Operating Engineers Local Union No. 3 v. Newmont Mining Corp.

476 F.3d 690, 181 L.R.R.M. (BNA) 2297, 2007 U.S. App. LEXIS 2478, 2007 WL 315105
CourtCourt of Appeals for the Ninth Circuit
DecidedFebruary 5, 2007
Docket04-16917
StatusPublished
Cited by4 cases

This text of 476 F.3d 690 (Operating Engineers Local Union No. 3 v. Newmont Mining Corp.) is published on Counsel Stack Legal Research, covering Court of Appeals for the Ninth Circuit primary law. Counsel Stack provides free access to over 12 million legal documents including statutes, case law, regulations, and constitutions.

Bluebook
Operating Engineers Local Union No. 3 v. Newmont Mining Corp., 476 F.3d 690, 181 L.R.R.M. (BNA) 2297, 2007 U.S. App. LEXIS 2478, 2007 WL 315105 (9th Cir. 2007).

Opinion

CANBY, Circuit Judge.

Newmont Mining Corporation appeals the district court’s grant of summary judgment in favor of Operating Engineers Local Union No. 3 in the Union’s action to compel arbitration. Newmont and the Union were parties to a collective bar gaining agreement. Newmont terminated the employment of Samuel Taylor, an employee represented by the Union, for allegedly falsifying a tool request form. Newmont declined to arbitrate the termination, on the ground that the parties’ collective bargaining agreement expired prior to Taylor’s discharge. The district court found that the parties were bound by the expired agreement’s arbitration provision because the “key or critical facts” involved -in the dispute took place prior to the agreement’s expiration.

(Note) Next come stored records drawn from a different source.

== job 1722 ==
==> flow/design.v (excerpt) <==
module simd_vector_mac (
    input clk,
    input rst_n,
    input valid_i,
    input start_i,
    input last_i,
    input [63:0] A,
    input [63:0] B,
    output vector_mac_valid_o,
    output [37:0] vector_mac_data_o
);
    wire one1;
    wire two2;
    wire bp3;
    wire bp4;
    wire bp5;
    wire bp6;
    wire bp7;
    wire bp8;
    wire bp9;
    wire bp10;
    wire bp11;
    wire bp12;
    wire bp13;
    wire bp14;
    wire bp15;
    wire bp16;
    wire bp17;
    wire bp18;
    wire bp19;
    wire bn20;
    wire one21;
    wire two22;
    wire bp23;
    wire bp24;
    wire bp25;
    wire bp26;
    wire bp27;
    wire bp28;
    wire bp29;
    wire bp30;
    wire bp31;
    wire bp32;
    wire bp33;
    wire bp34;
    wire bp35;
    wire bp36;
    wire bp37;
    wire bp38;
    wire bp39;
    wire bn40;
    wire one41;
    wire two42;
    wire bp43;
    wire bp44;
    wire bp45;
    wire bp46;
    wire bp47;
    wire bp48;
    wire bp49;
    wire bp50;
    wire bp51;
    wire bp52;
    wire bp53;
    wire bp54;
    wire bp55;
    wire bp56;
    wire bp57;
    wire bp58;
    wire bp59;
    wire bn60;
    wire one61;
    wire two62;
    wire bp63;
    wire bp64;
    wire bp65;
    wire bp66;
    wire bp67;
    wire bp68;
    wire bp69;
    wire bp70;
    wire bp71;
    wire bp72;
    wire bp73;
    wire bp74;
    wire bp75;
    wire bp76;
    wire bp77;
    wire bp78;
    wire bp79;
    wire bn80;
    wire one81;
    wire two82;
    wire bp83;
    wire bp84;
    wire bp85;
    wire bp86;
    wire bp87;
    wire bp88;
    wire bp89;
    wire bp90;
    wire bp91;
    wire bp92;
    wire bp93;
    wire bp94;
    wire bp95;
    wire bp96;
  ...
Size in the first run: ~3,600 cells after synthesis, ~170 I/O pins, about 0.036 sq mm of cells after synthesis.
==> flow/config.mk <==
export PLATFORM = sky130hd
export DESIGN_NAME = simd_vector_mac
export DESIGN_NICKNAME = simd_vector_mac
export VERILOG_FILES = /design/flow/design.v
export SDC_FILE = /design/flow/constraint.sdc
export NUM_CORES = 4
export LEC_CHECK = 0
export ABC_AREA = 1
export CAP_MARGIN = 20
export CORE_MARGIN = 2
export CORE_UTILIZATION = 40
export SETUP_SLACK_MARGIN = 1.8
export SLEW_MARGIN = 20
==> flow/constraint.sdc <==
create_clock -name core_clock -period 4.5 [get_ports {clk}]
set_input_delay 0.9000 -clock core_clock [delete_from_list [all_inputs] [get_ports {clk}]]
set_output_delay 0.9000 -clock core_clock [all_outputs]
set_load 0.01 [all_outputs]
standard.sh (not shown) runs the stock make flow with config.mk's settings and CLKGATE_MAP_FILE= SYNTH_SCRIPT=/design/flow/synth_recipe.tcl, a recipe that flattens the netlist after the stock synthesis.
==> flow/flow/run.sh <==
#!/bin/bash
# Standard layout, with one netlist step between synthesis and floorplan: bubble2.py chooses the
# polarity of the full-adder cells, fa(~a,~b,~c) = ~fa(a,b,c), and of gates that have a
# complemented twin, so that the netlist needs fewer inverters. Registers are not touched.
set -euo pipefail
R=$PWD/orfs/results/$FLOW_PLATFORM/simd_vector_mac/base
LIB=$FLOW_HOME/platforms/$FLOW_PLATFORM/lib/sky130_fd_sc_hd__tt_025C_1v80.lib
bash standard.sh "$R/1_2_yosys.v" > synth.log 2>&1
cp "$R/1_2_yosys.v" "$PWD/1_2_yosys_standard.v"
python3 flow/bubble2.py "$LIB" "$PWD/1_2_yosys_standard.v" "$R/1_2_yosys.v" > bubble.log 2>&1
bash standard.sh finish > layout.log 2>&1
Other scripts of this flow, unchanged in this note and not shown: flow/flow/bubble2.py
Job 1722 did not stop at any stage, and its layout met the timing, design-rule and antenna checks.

We affirm, but by a somewhat different analysis than that adopted by the district court. We conclude that the parties contracted to arbitrate the significant question of whether Taylor falsified the tool request form, an incident that, if it occurred, took place before the collective bargaining agreement expired. We therefore hold that the parties’ dispute arises under the expired agreement and that the matter must be submitted to arbitration.

I. BACKGROUND

Newmont and the Union entered into a collective bargaining agreement for the term October 1, 1999 through September 30, 2002 (the “CBA”). The CBA set forth a three-step procedure for resolving the parties’ grievances. Any grievance not re *692 solved through discussions between the parties (step one) or in a meeting before a Board of Adjustment (step two) could be submitted to binding arbitration. In the case of employee discharge or discipline submitted to arbitration, the CBA provided that:

[T]he Arbitrator shall determine the question of fact as to the occurrence or non-occurrence of the circumstances upon which the discipline was based. If it is determined that such circumstances were as found by the Employer, the Employer’s decision as to the kind and degree of discipline shall not be disturbed unless there is an express finding that the kind and degree of discipline was unreasonable.

Newmont employed Samuel Taylor as a gas mechanic. On September 25, 2002, Taylor allegedly altered a company form so that it requested tools to which he was not entitled. Five days later, the CBA expired. On October 14, 2002, Newmont terminated Taylor for falsifying the tool replacement form.

Pursuant to the CBA, the Union filed a grievance over Taylor’s termination. After unsuccessful attempts to settle the grievance in accordance with the first two steps of the procedure outlined in the CBA, the Union requested arbitration. Newmont refused the request, asserting that the CBA’s arbitration clause was not binding because the CBA expired on September 30, 2002, before Taylor’s termination but after the incident giving rise to his termination.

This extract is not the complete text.